Chris Yager, the founder and director of Where There Be Dragons, a company in Boulder, Colo., that runs gap-year programs, said that his revenue had nearly doubled in the last year, to almost $1 million a year, as the number of students in its programs spiked to 91 from 46.
For some students, the pressure is so great to get into college - any college - that they need time to recover once they finally get the news. When Landon C. White, 18, graduated from high school in Denver last spring and received his acceptance package from Bard College, he decided he needed time to "create a person rather than a college student." Mr. White, who is studying in France through a company called Southern France Youth Institute, based in Sandpoint, Idaho, said his gap year had provided a necessary psychological pause. "I'm recuperating," he said. "Now I get to be myself."
And the perils are genuine. Dr. Paul Grayson, a clinical psychologist at New York University, said that the number of students seeking counseling on his campus had increased 25 percent over the last two years. A portion of that, he said, seems to stem from the admissions chase, which has become "like an arms race that is out of control." "There are some people who need to get away from that kind of rat race."
More than an alternative to burnout, a rugged gap year spent working on a sustainable farm in Costa Rica can provide a means to building self-confidence in students who might otherwise "get munched up by academic process," said Holly Bull, the president of the Center for Interim Programs, a company in Princeton, N.J., that organizes gap-year programs abroad.
It's a peril that she said applies particularly to boys - about 60 percent of her clientele. "I hate to make generalizations, but there are definitely a number of young men who could use an extra year to mature," Ms. Bull said.
The gap year may be symptomatic of young people who are dealing with increasing uncertainties in their careers and their lives, said William Damon, a professor of education at Stanford University, who is conducting a nationwide survey on how students find purpose.
"I'm seeing a lot of postponements of a lot of things," Dr. Damon said. "Kids are pausing a bit before moving forward and starting college. When they leave college, they are doing other postponements. They're waiting to make commitments to jobs, deferring marriage."
"It's a new millennium phenomenon," he added.
The rising interest in gap years also reflects changing attitudes toward the rite of passage that going away to college represented, educators said. Now that high school pressures can rival those of college, some students see the transition as little more than another go-around on the "treadmill," as Lucy McKinstry, who took a year off between Phillips Exeter and Duke University in 2005 and 2006, put it.
"Compared to a generation ago, the gap between high school experience and the college experience has shrunk," said Christoph Guttentag, the dean of undergraduate admissions at Duke. "Students are better prepared academically, savvier socially, and I think there's less distancing from parents than their used to be."
Sometimes, a gap year abroad can help break ties with proactive parents, who micromanage their children's collegiate aspirations and keep close tabs on their children by cellphone and Facebook, said Tom Parker, the dean of admissions and financial aid at Amherst College.
Some of that parental smothering "is lovely," Mr.
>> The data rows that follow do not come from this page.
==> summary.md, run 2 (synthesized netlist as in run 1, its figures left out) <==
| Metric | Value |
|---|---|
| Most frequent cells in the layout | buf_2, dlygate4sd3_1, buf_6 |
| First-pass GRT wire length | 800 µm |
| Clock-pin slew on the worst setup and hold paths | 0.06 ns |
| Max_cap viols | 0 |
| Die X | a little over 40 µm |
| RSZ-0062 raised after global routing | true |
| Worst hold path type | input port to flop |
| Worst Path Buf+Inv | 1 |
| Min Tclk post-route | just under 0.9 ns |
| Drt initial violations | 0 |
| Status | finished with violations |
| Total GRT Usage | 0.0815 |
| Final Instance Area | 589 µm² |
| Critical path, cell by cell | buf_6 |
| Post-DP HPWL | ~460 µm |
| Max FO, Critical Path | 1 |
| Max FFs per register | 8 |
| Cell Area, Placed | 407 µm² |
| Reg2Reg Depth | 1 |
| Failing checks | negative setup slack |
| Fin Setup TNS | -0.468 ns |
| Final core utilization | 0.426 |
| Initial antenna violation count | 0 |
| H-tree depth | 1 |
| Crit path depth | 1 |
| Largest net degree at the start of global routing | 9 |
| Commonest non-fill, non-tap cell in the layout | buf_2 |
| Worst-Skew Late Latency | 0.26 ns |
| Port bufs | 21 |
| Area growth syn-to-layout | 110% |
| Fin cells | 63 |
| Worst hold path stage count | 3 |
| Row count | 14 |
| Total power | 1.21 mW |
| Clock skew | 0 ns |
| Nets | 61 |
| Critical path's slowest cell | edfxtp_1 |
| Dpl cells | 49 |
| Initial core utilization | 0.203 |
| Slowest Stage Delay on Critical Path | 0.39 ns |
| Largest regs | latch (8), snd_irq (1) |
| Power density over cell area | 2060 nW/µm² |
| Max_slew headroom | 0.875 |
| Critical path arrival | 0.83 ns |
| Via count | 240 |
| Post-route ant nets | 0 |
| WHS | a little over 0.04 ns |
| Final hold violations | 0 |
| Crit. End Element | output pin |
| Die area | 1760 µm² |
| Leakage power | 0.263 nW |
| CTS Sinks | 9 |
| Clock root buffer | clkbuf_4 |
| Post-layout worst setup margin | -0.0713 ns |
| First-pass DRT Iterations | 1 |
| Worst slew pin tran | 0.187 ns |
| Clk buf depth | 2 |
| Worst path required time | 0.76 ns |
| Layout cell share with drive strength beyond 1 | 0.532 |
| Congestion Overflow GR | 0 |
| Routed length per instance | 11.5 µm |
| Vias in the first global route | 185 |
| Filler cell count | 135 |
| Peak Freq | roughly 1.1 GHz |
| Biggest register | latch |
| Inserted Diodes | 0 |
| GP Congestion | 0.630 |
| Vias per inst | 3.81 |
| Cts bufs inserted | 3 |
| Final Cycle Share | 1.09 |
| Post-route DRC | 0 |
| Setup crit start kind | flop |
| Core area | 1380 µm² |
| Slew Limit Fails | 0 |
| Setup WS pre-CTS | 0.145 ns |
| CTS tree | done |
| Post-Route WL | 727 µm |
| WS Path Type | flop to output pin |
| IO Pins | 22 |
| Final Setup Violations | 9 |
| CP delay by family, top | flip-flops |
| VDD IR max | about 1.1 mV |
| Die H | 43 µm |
Parker said. "But it doesn't feel like the break that it once was."
For some students, a gap year can be a valuable breather, even without a 7,000-mile trip.
Emily Hadden, 19, from Tenafly, N.J., deferred her enrollment at Duke in spring 2006 and spent the next year living a dozen or so miles from her family's home in a studio apartment in Manhattan, where she studied ballet. While her friends "were all confused why I wasn't going to college right away," she enjoyed simply exhaling - reading books she had put off, mulling careers, perhaps journalism, and learning independence.
"If anything," she added from the safety of Duke housing, where she was surrounded by other high-achieving 19-year-olds, college "felt like a step backward."